The process of heating or cooling your home comes down to simple physics. When your home is full of hot air, a mechanism will force that out and replace it with cooler air. Likewise, in the dead of winter, a mechanism will trade colder air for more comfortable, warmer air. This mechanism has generally taken the form of a furnace, an air conditioner, and extensive ductwork throughout the inner structure of your home. The obvious flaw in this is that your treated air must move from the furnace or outdoor condensing unit, through a tortured path of ductwork, and hopefully arrive at its desired location at something close to the proper temperature. To make this work, your thermostat will need to compensate, and a desired temperature of 72 degrees on a hot summer day will push a unit harder than it sometimes need work.
A solution that we often recommend, and is becoming increasingly popular, is ductless air conditioning. Much like the name implies, this is air conditioning that does not require extensive ductwork and is great for both new construction and for renovations to older homes. Here’s how it works:
A traditional “condenser” unit is installed outside the home. Individual, slim-profile units are installed in each room desired. The interior units are connected to the outdoor unit with refrigerant lines and tubing, eliminating the need for expensive ductwork. The indoor unit will now take in air from outside and treat the air in your room.
There are some distinct advantages to using this sort of system, the first being the elimination of ductwork. In an existing home, running ductwork may require cutting into ceilings and walls. Your older ductwork may not have the integrity to carry treated air where it needs to go. Older ductwork is often contaminated with dust, mold and other allergens.
Ductless also provides the advantage of being able to treat the air in individual rooms. Your home has areas that are naturally hotter and colder. Counting on one unit to provide an appropriate temperature to an active kitchen and a wide-open den at the same time just doesn’t make sense. Each indoor unit has its own thermostat, so the outdoor unit can provide cooler air to your kitchen and warmer air to your den at the same time.
There are also ecological advantages to ductless systems. Traditional and window-mounted units are prone to leaking coolant and water, contaminating soil and damaging your home. This doesn’t even take into account how noisy they are. We use Mitsubishi systems that are essentially self-contained, and do not leak.
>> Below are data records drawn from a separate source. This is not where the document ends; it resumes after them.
--- config.mk ---
export PLATFORM = sky130hd
export DESIGN_NAME = mem_arbiter_flat
export DESIGN_NICKNAME = d
export VERILOG_FILES = /design/src/rtl/mem_pkg.sv /design/src/rtl/mem_arbiter_if.sv /design/src/rtl/rr_arbiter2.sv /design/src/rtl/mem_arbiter.sv /design/src/flat_wrapper.sv
export SDC_FILE = /design/constraint.sdc
export NUM_CORES = 1
export LEC_CHECK = 0
export ABC_AREA = 1
export BUFFER_PORTS_ARGS = -buffer_cell sky130_fd_sc_hd__buf_2
export CORE_AREA = 2 2 293 295
export CTS_CLUSTER_SIZE = 20
export DETAILED_ROUTE_END_ITERATION = 12
export DIE_AREA = 0 0 295 297
export PLACE_DENSITY = 0.49
export SETUP_SLACK_MARGIN = 0.3
export SYNTH_ARGS = -nofsm -noshare
export SYNTH_HDL_FRONTEND = slang
export SYNTH_SLANG_ARGS = --single-unit
--- constraint.sdc ---
create_clock -name clock -period 1.7 [get_ports clock]
set_clock_uncertainty 0.15 [all_clocks]
set_input_delay 0.17 -clock clock [delete_from_list [all_inputs] [get_ports clock]]
set_output_delay 0.17 -clock clock [all_outputs]
set_load 0.02 [all_outputs]
--- src/rtl/mem_pkg.sv ---
// rtl/mem_pkg.sv - shared memory-system constants and arbiter encodings
package mem_pkg;

  localparam int BLOCK_WIDTH = 128;
  localparam int OFFSET_BITS = 4;

  localparam logic [1:0] ARB_IDLE = 2'd0;
  localparam logic [1:0] ARB_I    = 2'd1;
  localparam logic [1:0] ARB_D    = 2'd2;

  // one-hot grant: bit 0 = icache, bit 1 = dcache
  localparam logic [1:0] GRANT_I = 2'b01;
  localparam logic [1:0] GRANT_D = 2'b10;

  typedef enum logic [1:0] {
    ST_IDLE   = ARB_IDLE,
    ST_I_XFER = ARB_I,
    ST_D_XFER = ARB_D
  } arb_state_t;

endpackage

--- src/rtl/mem_arbiter_if.sv ---
// rtl/mem_arbiter_if.sv - block-wide main-memory port shared by the caches
interface mem_arbiter_if #(
  parameter int ADDR_WIDTH  = 32,
  parameter int BLOCK_WIDTH = mem_pkg::BLOCK_WIDTH
);

  logic                   mem_enable;
  logic                   mem_write;
  logic [ADDR_WIDTH-1:0]  mem_address;
  logic [BLOCK_WIDTH-1:0] mem_wdata;
  logic [BLOCK_WIDTH-1:0] mem_rdata;
  logic                   mem_valid;

  modport master (
    output mem_enable, mem_write, mem_address, mem_wdata,
    input  mem_rdata, mem_valid
  );

  modport slave (
    input  mem_enable, mem_write, mem_address, mem_wdata,
    output mem_rdata, mem_valid
  );

endinterface

--- src/rtl/rr_arbiter2.sv ---
// rtl/rr_arbiter2.sv - two-way round-robin grant, purely combinational
module rr_arbiter2
  import mem_pkg::*;
(
  input  logic       i_req,
  input  logic       d_req,
  input  logic       last_grant,
  output logic [1:0] grant
);

  // on a tie the requester that did not win last time goes first
  always_comb begin
    grant = 2'b00;
    if (i_req && d_req) begin
      grant = last_grant ? GRANT_I : GRANT_D;
    end else if (i_req) begin
      grant = GRANT_I;
    end else if (d_req) begin
      grant = GRANT_D;
    end
  end

endmodule

--- src/rtl/mem_arbiter.sv ---
// rtl/mem_arbiter.sv - shares the main-memory port between icache refill and
// dcache refill/writeback with round-robin fairness
module mem_arbiter #(
  parameter int ADDR_WIDTH  = 32,
  parameter int BLOCK_WIDTH = mem_pkg::BLOCK_WIDTH,
  parameter int OFFSET_BITS = mem_pkg::OFFSET_BITS
) (
  input  logic                   clock,
  input  logic                   reset,
  input  logic                   i_req,
  input  logic [ADDR_WIDTH-1:0]  i_address,
  output logic [BLOCK_WIDTH-1:0] i_data,
  output logic                   i_done,
  input  logic                   d_req,
  input  logic                   d_write,
  input  logic [ADDR_WIDTH-1:0]  d_address,
  input  logic [BLOCK_WIDTH-1:0] d_wdata,
  output logic [BLOCK_WIDTH-1:0] d_data,
  output logic                   d_done,
  mem_arbiter_if.master          mem
);

  import mem_pkg::*;

  localparam logic [ADDR_WIDTH-1:0] OFFSET_MASK =
    ADDR_WIDTH'((64'd1 << OFFSET_BITS) - 64'd1);

  arb_state_t             state;
  arb_state_t             state_next;
  logic                   last_grant;
  logic [1:0]             grant;
  logic                   idle;
  logic [ADDR_WIDTH-1:0]  address_q;
  logic                   write_q;
  logic [BLOCK_WIDTH-1:0] wdata_q;
  logic [BLOCK_WIDTH-1:0] i_data_q;
  logic [BLOCK_WIDTH-1:0] d_data_q;

  rr_arbiter2 u_rr (
    .i_req      (i_req),
    .d_req      (d_req),
    .last_grant (last_grant),
    .grant      (grant)
  );

  assign idle = (state == ST_IDLE);

  always_ff @(posedge clock) begin
    if (!reset) begin
      state <= ST_IDLE;
    end else begin
      state <= state_next;
    end
  end

  always_comb begin
    state_next     = state;
    i_done         = 1'b0;
    d_done         = 1'b0;
    mem.mem_enable = 1'b0;
    unique case (state)
      ST_IDLE: begin
        if (grant == GRANT_I) begin
          state_next = ST_I_XFER;
        end else if (grant == GRANT_D) begin
          state_next = ST_D_XFER;
        end
      end
      ST_I_XFER: begin
        mem.mem_enable = 1'b1;
        i_done         = mem.mem_valid;
        if (mem.mem_valid) state_next = ST_IDLE;
      end
      ST_D_XFER: begin
        mem.mem_enable = 1'b1;
        d_done         = mem.mem_valid;
        if (mem.mem_valid) state_next = ST_IDLE;
      end
      default: state_next = ST_IDLE;
    endcase
  end

  // transaction fields are captured only on the grant edge, so requester
  // changes during a transfer never reach the memory port
  always_ff @(posedge clock) begin
    if (!reset) begin
      last_grant <= 1'b1;
      address_q  <= '0;
      write_q    <= 1'b0;
      wdata_q    <= '0;
      i_data_q   <= '0;
      d_data_q   <= '0;
    end else begin
      if (idle && grant == GRANT_I) begin
        address_q  <= i_address & ~OFFSET_MASK;
        write_q    <= 1'b0;
        wdata_q    <= '0;
        last_grant <= 1'b0;
      end else if (idle && grant == GRANT_D) begin
        address_q  <= d_address & ~OFFSET_MASK;
        write_q    <= d_write;
        wdata_q    <= d_wdata;
        last_grant <= 1'b1;
      end
      if (i_done) i_data_q <= mem.mem_rdata;
      if (d_done && !write_q) d_data_q <= mem.mem_rdata;
    end
  end

  assign mem.mem_write   = write_q;
  assign mem.mem_address = address_q;
  assign mem.mem_wdata   = wdata_q;

  // read data is forwarded in the completion cycle and held afterwards
  assign i_data = i_done ? mem.mem_rdata : i_data_q;
  assign d_data = (d_done && !write_q) ? mem.mem_rdata : d_data_q;

endmodule

--- src/flat_wrapper.sv ---
// flat-port wrapper written by rule: the top's interface ports become plain ports
module mem_arbiter_flat import mem_pkg::*;
#(
  parameter int ADDR_WIDTH  = 32,
  parameter int BLOCK_WIDTH = mem_pkg::BLOCK_WIDTH,
  parameter int OFFSET_BITS = mem_pkg::OFFSET_BITS
)
  (clock, reset, i_req, i_address, i_data, i_done, d_req, d_write, d_address, d_wdata, d_data, d_done, mem_mem_enable, mem_mem_write, mem_mem_address, mem_mem_wdata, mem_mem_rdata, mem_mem_valid);
  mem_arbiter_if #(.ADDR_WIDTH(ADDR_WIDTH), .BLOCK_WIDTH(BLOCK_WIDTH)) mem_i ();
  input  logic clock;
  input  logic reset;
  input  logic i_req;
  input  logic [ADDR_WIDTH-1:0] i_address;
  output logic [BLOCK_WIDTH-1:0] i_data;
  output logic i_done;
  input  logic d_req;
  input  logic d_write;
  input  logic [ADDR_WIDTH-1:0] d_address;
  input  logic [BLOCK_WIDTH-1:0] d_wdata;
  output logic [BLOCK_WIDTH-1:0] d_data;
  output logic d_done;
  output wire logic [$bits(mem_i.mem_enable)-1:0] mem_mem_enable;
  output wire logic [$bits(mem_i.mem_write)-1:0] mem_mem_write;
  output wire logic [$bits(mem_i.mem_address)-1:0] mem_mem_address;
  output wire logic [$bits(mem_i.mem_wdata)-1:0] mem_mem_wdata;
  input wire logic [$bits(mem_i.mem_rdata)-1:0] mem_mem_rdata;
  input wire logic [$bits(mem_i.mem_valid)-1:0] mem_mem_valid;
  assign mem_mem_enable = mem_i.mem_enable;
  assign mem_mem_write = mem_i.mem_write;
  assign mem_mem_address = mem_i.mem_address;
  assign mem_mem_wdata = mem_i.mem_wdata;
  assign mem_i.mem_rdata = mem_mem_rdata;
  assign mem_i.mem_valid = mem_mem_valid;
  mem_arbiter #(.ADDR_WIDTH(ADDR_WIDTH), .BLOCK_WIDTH(BLOCK_WIDTH), .OFFSET_BITS(OFFSET_BITS)) u_core (.clock(clock), .reset(reset), .i_req(i_req), .i_address(i_address), .i_data(i_data), .i_done(i_done), .d_req(d_req), .d_write(d_write), .d_address(d_address), .d_wdata(d_wdata), .d_data(d_data), .d_done(d_done), .mem(mem_i));
endmodule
They are quiet and easy to install. In addition, each indoor unit contains a filter that can easily and quickly be changed or cleaned, eliminating allergens.
Finally, they will save you money. Installation will be cheaper, as they are less labor-intensive to get in place, and the Mitsubishi models that we use require less maintenance than traditional units. They come with great warranties, and last for years. And at the end of the day, your energy bill will see welcome relief from not having a single unit working overtime to correct the varying temperatures throughout your home.